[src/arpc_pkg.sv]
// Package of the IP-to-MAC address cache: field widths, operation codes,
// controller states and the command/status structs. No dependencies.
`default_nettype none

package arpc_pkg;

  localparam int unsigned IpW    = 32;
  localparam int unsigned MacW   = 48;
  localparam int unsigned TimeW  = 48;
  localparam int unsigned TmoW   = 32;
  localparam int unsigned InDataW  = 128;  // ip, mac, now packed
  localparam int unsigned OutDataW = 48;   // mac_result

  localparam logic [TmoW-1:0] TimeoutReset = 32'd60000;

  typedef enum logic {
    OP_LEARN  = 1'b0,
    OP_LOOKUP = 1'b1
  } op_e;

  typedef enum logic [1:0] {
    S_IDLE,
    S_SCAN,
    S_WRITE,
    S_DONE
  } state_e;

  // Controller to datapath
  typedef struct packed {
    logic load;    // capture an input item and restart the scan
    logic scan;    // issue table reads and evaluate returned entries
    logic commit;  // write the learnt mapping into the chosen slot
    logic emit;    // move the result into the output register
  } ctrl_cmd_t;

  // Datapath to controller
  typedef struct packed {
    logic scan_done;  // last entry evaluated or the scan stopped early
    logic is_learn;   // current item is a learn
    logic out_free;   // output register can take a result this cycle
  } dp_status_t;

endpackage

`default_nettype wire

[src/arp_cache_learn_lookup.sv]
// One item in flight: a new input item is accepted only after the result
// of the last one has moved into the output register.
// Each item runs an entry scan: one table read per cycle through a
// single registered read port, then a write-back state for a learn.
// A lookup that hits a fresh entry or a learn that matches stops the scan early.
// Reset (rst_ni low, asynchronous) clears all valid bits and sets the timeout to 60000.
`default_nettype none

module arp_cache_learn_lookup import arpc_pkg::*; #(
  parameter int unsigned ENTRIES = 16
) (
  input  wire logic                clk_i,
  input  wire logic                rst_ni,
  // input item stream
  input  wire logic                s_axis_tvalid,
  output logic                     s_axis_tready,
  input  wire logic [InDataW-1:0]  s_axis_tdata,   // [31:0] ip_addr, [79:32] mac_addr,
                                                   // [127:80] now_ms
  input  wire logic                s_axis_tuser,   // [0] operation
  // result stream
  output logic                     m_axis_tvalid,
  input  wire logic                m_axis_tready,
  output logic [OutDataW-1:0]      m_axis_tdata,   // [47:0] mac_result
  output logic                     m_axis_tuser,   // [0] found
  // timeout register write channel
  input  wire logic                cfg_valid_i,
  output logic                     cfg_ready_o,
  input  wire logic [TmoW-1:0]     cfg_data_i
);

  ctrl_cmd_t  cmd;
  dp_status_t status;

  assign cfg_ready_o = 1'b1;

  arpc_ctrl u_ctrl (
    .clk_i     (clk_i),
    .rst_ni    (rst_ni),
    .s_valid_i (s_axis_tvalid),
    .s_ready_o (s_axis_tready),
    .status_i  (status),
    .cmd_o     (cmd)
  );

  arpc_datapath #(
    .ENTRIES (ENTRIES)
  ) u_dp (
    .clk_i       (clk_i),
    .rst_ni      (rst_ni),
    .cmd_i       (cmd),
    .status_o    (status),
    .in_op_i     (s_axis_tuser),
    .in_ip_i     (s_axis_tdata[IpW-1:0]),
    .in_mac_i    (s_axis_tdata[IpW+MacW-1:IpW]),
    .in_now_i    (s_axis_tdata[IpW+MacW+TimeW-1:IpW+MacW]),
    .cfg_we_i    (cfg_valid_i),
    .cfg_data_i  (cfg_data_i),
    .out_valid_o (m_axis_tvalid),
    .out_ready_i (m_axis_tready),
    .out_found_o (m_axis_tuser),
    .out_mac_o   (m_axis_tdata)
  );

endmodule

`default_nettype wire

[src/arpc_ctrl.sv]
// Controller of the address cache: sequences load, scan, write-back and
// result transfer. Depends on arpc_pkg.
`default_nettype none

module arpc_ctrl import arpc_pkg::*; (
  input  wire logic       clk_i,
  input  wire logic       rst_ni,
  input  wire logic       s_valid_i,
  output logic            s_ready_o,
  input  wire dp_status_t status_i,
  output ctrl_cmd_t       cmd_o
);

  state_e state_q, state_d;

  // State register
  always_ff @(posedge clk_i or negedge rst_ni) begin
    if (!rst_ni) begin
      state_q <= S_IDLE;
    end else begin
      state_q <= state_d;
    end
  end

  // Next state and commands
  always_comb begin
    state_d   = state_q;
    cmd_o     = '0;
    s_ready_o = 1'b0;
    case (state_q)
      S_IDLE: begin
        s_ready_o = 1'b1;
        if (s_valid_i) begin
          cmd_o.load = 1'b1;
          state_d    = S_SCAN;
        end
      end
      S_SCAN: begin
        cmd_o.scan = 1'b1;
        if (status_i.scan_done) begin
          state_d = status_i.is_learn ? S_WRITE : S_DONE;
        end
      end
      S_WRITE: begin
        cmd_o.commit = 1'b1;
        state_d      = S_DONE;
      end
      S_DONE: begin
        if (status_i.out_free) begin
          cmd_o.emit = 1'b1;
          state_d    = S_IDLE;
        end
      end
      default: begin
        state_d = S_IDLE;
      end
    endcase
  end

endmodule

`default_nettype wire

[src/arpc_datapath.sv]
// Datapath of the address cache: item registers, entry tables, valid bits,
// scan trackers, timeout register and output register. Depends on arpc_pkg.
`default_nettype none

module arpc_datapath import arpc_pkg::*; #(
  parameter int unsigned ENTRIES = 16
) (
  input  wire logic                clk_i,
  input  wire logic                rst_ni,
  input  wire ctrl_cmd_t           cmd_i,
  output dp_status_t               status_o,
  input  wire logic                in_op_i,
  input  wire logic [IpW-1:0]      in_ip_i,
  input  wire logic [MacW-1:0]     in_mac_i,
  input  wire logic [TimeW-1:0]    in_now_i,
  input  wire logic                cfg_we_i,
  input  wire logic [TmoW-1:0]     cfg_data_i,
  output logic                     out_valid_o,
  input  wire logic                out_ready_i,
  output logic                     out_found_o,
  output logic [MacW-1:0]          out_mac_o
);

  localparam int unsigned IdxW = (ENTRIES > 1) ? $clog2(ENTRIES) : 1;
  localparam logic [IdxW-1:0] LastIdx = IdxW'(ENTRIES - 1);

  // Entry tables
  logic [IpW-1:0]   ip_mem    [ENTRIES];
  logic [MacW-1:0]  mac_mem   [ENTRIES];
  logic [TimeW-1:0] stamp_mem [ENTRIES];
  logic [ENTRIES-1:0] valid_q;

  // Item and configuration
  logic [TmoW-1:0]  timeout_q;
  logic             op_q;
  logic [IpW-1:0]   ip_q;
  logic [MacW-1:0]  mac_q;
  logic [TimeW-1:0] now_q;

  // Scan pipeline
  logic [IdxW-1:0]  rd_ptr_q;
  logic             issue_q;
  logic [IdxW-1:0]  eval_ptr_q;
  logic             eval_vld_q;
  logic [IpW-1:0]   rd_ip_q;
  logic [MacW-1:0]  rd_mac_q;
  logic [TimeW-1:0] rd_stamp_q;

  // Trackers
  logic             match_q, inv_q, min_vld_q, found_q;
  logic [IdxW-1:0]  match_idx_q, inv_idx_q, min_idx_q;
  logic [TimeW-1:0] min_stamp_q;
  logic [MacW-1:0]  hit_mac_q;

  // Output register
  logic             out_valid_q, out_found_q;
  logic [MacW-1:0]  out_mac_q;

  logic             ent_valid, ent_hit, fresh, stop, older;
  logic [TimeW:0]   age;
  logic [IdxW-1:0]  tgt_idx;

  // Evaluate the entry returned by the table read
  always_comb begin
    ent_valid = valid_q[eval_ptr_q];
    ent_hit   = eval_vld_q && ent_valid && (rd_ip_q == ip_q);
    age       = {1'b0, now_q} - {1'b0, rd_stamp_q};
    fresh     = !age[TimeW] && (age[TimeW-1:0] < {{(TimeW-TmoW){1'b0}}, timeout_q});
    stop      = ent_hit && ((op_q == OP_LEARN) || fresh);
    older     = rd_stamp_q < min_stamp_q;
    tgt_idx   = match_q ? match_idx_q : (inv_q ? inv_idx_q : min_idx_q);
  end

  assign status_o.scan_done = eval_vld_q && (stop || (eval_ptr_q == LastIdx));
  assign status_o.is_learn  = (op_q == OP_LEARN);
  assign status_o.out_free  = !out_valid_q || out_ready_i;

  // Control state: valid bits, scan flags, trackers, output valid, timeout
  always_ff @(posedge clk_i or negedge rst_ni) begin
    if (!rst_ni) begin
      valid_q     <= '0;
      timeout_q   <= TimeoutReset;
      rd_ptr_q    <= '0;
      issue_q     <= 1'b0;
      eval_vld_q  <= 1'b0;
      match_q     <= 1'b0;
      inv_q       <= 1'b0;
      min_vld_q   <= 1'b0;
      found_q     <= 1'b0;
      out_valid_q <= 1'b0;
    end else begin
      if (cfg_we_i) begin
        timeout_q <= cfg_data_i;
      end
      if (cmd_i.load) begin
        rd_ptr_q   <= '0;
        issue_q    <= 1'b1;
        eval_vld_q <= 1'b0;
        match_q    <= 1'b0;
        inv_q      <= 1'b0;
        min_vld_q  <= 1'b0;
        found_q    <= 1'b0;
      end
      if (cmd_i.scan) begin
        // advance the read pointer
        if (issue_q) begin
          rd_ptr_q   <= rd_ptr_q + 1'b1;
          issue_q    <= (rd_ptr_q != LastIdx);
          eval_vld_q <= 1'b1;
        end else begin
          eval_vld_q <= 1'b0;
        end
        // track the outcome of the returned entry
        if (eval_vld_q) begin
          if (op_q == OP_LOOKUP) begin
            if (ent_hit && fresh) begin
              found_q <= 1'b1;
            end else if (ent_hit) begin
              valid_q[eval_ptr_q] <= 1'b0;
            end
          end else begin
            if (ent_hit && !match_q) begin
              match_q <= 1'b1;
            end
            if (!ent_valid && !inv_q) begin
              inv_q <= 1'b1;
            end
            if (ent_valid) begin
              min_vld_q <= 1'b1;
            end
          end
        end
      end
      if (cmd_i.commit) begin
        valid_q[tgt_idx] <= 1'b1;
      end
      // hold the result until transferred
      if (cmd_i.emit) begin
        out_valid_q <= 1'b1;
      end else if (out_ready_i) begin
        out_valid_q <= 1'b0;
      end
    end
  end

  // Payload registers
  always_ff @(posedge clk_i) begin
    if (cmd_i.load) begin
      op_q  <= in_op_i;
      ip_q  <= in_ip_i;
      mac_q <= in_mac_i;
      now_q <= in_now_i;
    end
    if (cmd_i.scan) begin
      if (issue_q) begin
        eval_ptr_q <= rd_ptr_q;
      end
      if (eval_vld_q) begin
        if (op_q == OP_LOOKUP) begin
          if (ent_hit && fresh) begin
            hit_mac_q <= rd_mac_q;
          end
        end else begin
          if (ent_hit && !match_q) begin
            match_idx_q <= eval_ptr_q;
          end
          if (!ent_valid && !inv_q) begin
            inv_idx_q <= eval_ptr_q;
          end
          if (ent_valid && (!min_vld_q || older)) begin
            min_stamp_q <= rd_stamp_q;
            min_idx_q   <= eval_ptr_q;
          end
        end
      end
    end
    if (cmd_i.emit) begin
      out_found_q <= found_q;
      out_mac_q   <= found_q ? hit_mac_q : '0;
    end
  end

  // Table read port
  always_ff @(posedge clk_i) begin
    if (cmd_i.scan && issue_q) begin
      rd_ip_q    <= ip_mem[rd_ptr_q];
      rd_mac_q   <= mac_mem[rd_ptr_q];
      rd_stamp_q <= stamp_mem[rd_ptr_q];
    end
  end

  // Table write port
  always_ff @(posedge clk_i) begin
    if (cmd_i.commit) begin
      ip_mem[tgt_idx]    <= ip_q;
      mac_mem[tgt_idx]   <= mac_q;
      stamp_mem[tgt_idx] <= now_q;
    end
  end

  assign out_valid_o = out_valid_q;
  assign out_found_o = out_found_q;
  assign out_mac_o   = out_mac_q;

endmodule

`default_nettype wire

=-=-=

▶ [Task to carry out] Restate, word for word and with nothing added, the lines from the first line of the listing through the one where "cycle through a" stands.

▶ [Task answer]
[src/arpc_pkg.sv]
// Package of the IP-to-MAC address cache: field widths, operation codes,
// controller states and the command/status structs. No dependencies.
`default_nettype none

package arpc_pkg;

  localparam int unsigned IpW    = 32;
  localparam int unsigned MacW   = 48;
  localparam int unsigned TimeW  = 48;
  localparam int unsigned TmoW   = 32;
  localparam int unsigned InDataW  = 128;  // ip, mac, now packed
  localparam int unsigned OutDataW = 48;   // mac_result

  localparam logic [TmoW-1:0] TimeoutReset = 32'd60000;

  typedef enum logic {
    OP_LEARN  = 1'b0,
    OP_LOOKUP = 1'b1
  } op_e;

  typedef enum logic [1:0] {
    S_IDLE,
    S_SCAN,
    S_WRITE,
    S_DONE
  } state_e;

  // Controller to datapath
  typedef struct packed {
    logic load;    // capture an input item and restart the scan
    logic scan;    // issue table reads and evaluate returned entries
    logic commit;  // write the learnt mapping into the chosen slot
    logic emit;    // move the result into the output register
  } ctrl_cmd_t;

  // Datapath to controller
  typedef struct packed {
    logic scan_done;  // last entry evaluated or the scan stopped early
    logic is_learn;   // current item is a learn
    logic out_free;   // output register can take a result this cycle
  } dp_status_t;

endpackage

`default_nettype wire

[src/arp_cache_learn_lookup.sv]
// One item in flight: a new input item is accepted only after the result
// of the last one has moved into the output register.
// Each item runs an entry scan: one table read per cycle through a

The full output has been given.